The reason I think this mythology of the Debut Year is damaging is that any author who doesn't get this particular brass ring ends up feeling less than. Because this is most authors - I want to say 95% or more - that makes a lot of people laboring under a false perception of being lesser.

For myself, my "First Book" was WYOMING TRUCKS, TRUE LOVE, AND THE WEATHER CHANNEL, an essay collection published by a university press back in 2004. A lot of those essays had been published in literary journals and magazines - including Redbook, my big score - so the collection wasn't even my first publication. 

After that...

[insert montage of time passing here]


...when I transitioned into fiction, my "first book" was a digitally published novella. My first novel-length work was published by Carina, an imprint of Harlequin, also a digital-first publisher.

My first print deal was with Kensington, for The Twelve Kingdoms trilogy. The first book, THE MARK OF THE TALA, was my 4th novel-length publication, my 2nd print book, my 13th fiction publication, and I have no idea what number it would be in overall number of creative works.

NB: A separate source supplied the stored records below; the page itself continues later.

==> src/rtl/spn_iter_core.sv <==
// Iterative SPN block cipher engine. It computes one round per clock and uses a
// valid/ready handshake with back-pressure on both the request and result sides.
package spn_sbox_pkg;
    localparam logic [15:0][3:0] SBOX     = 64'h7095_C6A3_8BF2_1D4E;
    localparam logic [15:0][3:0] SBOX_INV = 64'h502B_69D7_FAC1_843E;

    function automatic logic [3:0] sbox(input logic [3:0] n);
        return SBOX[n];
    endfunction

    function automatic logic [3:0] sbox_inv(input logic [3:0] n);
        return SBOX_INV[n];
    endfunction
endpackage

// state  | meaning
// IDLE   | waiting for a request; round 0 is computed on the accepting edge
// RUN    | applying rounds 1..ROUNDS-1, one per clock
// DONE   | result held on data_out/status until out_ready
module spn_iter_core #(
    parameter int BLOCK_W = 16,
    parameter int KEY_W   = 32,
    parameter int ROUNDS  = 3,
    parameter int CNT_W   = 4
) (
    input  logic               clk,
    input  logic               rst_n,
    input  logic               in_valid,
    output logic               in_ready,
    input  logic [1:0]         opcode,
    input  logic [BLOCK_W-1:0] data_in,
    input  logic [KEY_W-1:0]   key_in,
    output logic               out_valid,
    input  logic               out_ready,
    output logic [BLOCK_W-1:0] data_out,
    output logic [1:0]         status,
    output logic               busy
);
    import spn_sbox_pkg::*;

    localparam logic [1:0] S_IDLE = 2'd0;
    localparam logic [1:0] S_RUN  = 2'd1;
    localparam logic [1:0] S_DONE = 2'd2;
    localparam logic [1:0] OP_ENC = 2'b01;
    localparam logic [1:0] OP_DEC = 2'b10;
    localparam logic [1:0] OP_BAD = 2'b11;
    localparam int IDX_W = $clog2(BLOCK_W);
    localparam logic [CNT_W-1:0] LAST   = CNT_W'(ROUNDS - 1);
    localparam logic [CNT_W-1:0] RK_OUT = CNT_W'(ROUNDS);

    function automatic logic [BLOCK_W-1:0] round_key(input logic [KEY_W-1:0] k,
                                                     input logic [CNT_W-1:0] r);
        logic [KEY_W-1:0] rot;
        rot = k;
        for (int i = 0; i < ROUNDS; i++)
            if (CNT_W'(i) < r) rot = {rot[KEY_W-5:0], rot[KEY_W-1:KEY_W-4]};
        return rot[KEY_W-1 -: BLOCK_W];
    endfunction

    function automatic logic [BLOCK_W-1:0] sub_layer(input logic [BLOCK_W-1:0] x, input logic inv);
        logic [BLOCK_W-1:0] y;
        y = x;
        for (int i = 0; i < BLOCK_W/4; i++)
            y[IDX_W'(4*i) +: 4] = inv ? sbox_inv(x[IDX_W'(4*i) +: 4]) : sbox(x[IDX_W'(4*i) +: 4]);
        return y;
    endfunction

    // The MSB is a fixed point of both P and P^-1, so it keeps its copy from x.
    function automatic logic [BLOCK_W-1:0] perm(input logic [BLOCK_W-1:0] x, input logic inv);
        logic [BLOCK_W-1:0] y;
        y = x;
        for (int p = 0; p < BLOCK_W-1; p++) begin
            if (inv) y[IDX_W'(((BLOCK_W/4)*p) % (BLOCK_W-1))] = x[IDX_W'(p)];
            else     y[IDX_W'((4*p) % (BLOCK_W-1))]           = x[IDX_W'(p)];
        end
        return y;
    endfunction

    logic [1:0]         state_q, state_d;
    logic [CNT_W-1:0]   cnt_q, cnt_d;
    logic [BLOCK_W-1:0] x_q, x_d;
    logic [KEY_W-1:0]   key_q, key_d;
    logic               dec_q, dec_d;
    logic [BLOCK_W-1:0] data_out_q, data_out_d;
    logic [1:0]         status_q, status_d;

    logic               idle, rnd_dec, rnd_last;
    logic [CNT_W-1:0]   step, rnd_idx;
    logic [KEY_W-1:0]   rnd_key;
    logic [BLOCK_W-1:0] rnd_in, rnd_out;

    // A single round datapath. In IDLE it is fed straight from the request
    // ports, so that the accepting edge already performs round 0.
    always_comb begin
        idle     = (state_q == S_IDLE);
        rnd_dec  = idle ? (opcode == OP_DEC) : dec_q;
        rnd_key  = idle ? key_in : key_q;
        step     = idle ? '0 : cnt_q;
        rnd_last = (step == LAST);
        rnd_in   = idle ? data_in : x_q;
        rnd_idx  = '0;
        rnd_out  = '0;
        if (rnd_dec) begin
            rnd_idx = LAST - step;
            if (idle) rnd_in = rnd_in ^ round_key(rnd_key, RK_OUT);
            rnd_out = (step != '0) ? perm(rnd_in, 1'b1) : rnd_in;
            rnd_out = sub_layer(rnd_out, 1'b1) ^ round_key(rnd_key, rnd_idx);
        end else begin
            rnd_idx = step;
            rnd_out = sub_layer(rnd_in ^ round_key(rnd_key, rnd_idx), 1'b0);
            rnd_out = rnd_last ? (rnd_out ^ round_key(rnd_key, RK_OUT)) : perm(rnd_out, 1'b0);
        end
    end

    always_comb begin
        state_d    = state_q;
        cnt_d      = cnt_q;
        x_d        = x_q;
        key_d      = key_q;
        dec_d      = dec_q;
        data_out_d = data_out_q;
        status_d   = status_q;
        case (state_q)
            S_IDLE: begin
                if (in_valid) begin
                    if (opcode == OP_ENC || opcode == OP_DEC) begin
                        key_d = key_in;
                        dec_d = (opcode == OP_DEC);
                        x_d   = rnd_out;
                        if (rnd_last) begin
                            state_d    = S_DONE;
                            data_out_d = rnd_out;
                            status_d   = opcode;
                            cnt_d      = '0;
                        end else begin
                            state_d = S_RUN;
                            cnt_d   = CNT_W'(1);
                        end
                    end else if (opcode == OP_BAD) begin
                        state_d    = S_DONE;
                        data_out_d = '0;
                        status_d   = OP_BAD;
                    end
                end
            end
            S_RUN: begin
                x_d   = rnd_out;
                cnt_d = cnt_q + CNT_W'(1);
                if (rnd_last) begin
                    state_d    = S_DONE;
                    data_out_d = rnd_out;
                    status_d   = dec_q ? OP_DEC : OP_ENC;
                    cnt_d      = '0;
                end
            end
            S_DONE: begin
                if (out_ready) begin
                    state_d    = S_IDLE;
                    data_out_d = '0;
                    status_d   = '0;
                end
            end
            default: begin
                state_d    = S_IDLE;
                cnt_d      = '0;
                data_out_d = '0;
                status_d   = '0;
            end
        endcase
    end

    always_ff @(posedge clk or negedge rst_n) begin
        if (!rst_n) begin
            state_q    <= S_IDLE;
            cnt_q      <= '0;
            x_q        <= '0;
            key_q      <= '0;
            dec_q      <= 1'b0;
            data_out_q <= '0;
            status_q   <= '0;
        end else begin
            state_q    <= state_d;
            cnt_q      <= cnt_d;
            x_q        <= x_d;
            key_q      <= key_d;
            dec_q      <= dec_d;
            data_out_q <= data_out_d;
            status_q   <= status_d;
        end
    end

    assign in_ready  = (state_q == S_IDLE);
    assign busy      = (state_q != S_IDLE);
    assign out_valid = (state_q == S_DONE);
    assign data_out  = data_out_q;
    assign status    = status_q;
endmodule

The first book in my first Big Five book deal, THE ORCHID THRONE, comes out next summer. It will be something like my 30th novel-length publication.

The point is, I never had a Debut Year.

Okay, yeah - maybe we could say it was 2004, when Wyoming Trucks came out. That's why I put that photo at the top, because that's at my signing and launch party, where I'm clearly bright-eyed, cheeks flushed with excitement.

It was a great night.

And good things came of that book.

But I was never the New Big Thing. I didn't get rich or famous. The only sparkle pony I have is a plastic one that an author friend gave me.

What's most important is that this is just fine! My career has grown slowly and steadily, which I will absolutely take over what some of my friends have gone through - a Debut Year that burns fast and hot, but ends in ashes and reinvention. Building a career through small presses and thoughtful self-publishing is a viable path - often a far better one - than shooting for the moon and the Big Book Deal. Even if you *do* get the Big Book Deal, that's no guarantee of the future.

So, the others of the SFF Seven might have more to offer on the actual topic. But when I consider going back to my Debut Year, I don't know when that was.

Even if I did know, and could go back - I wouldn't change a thing.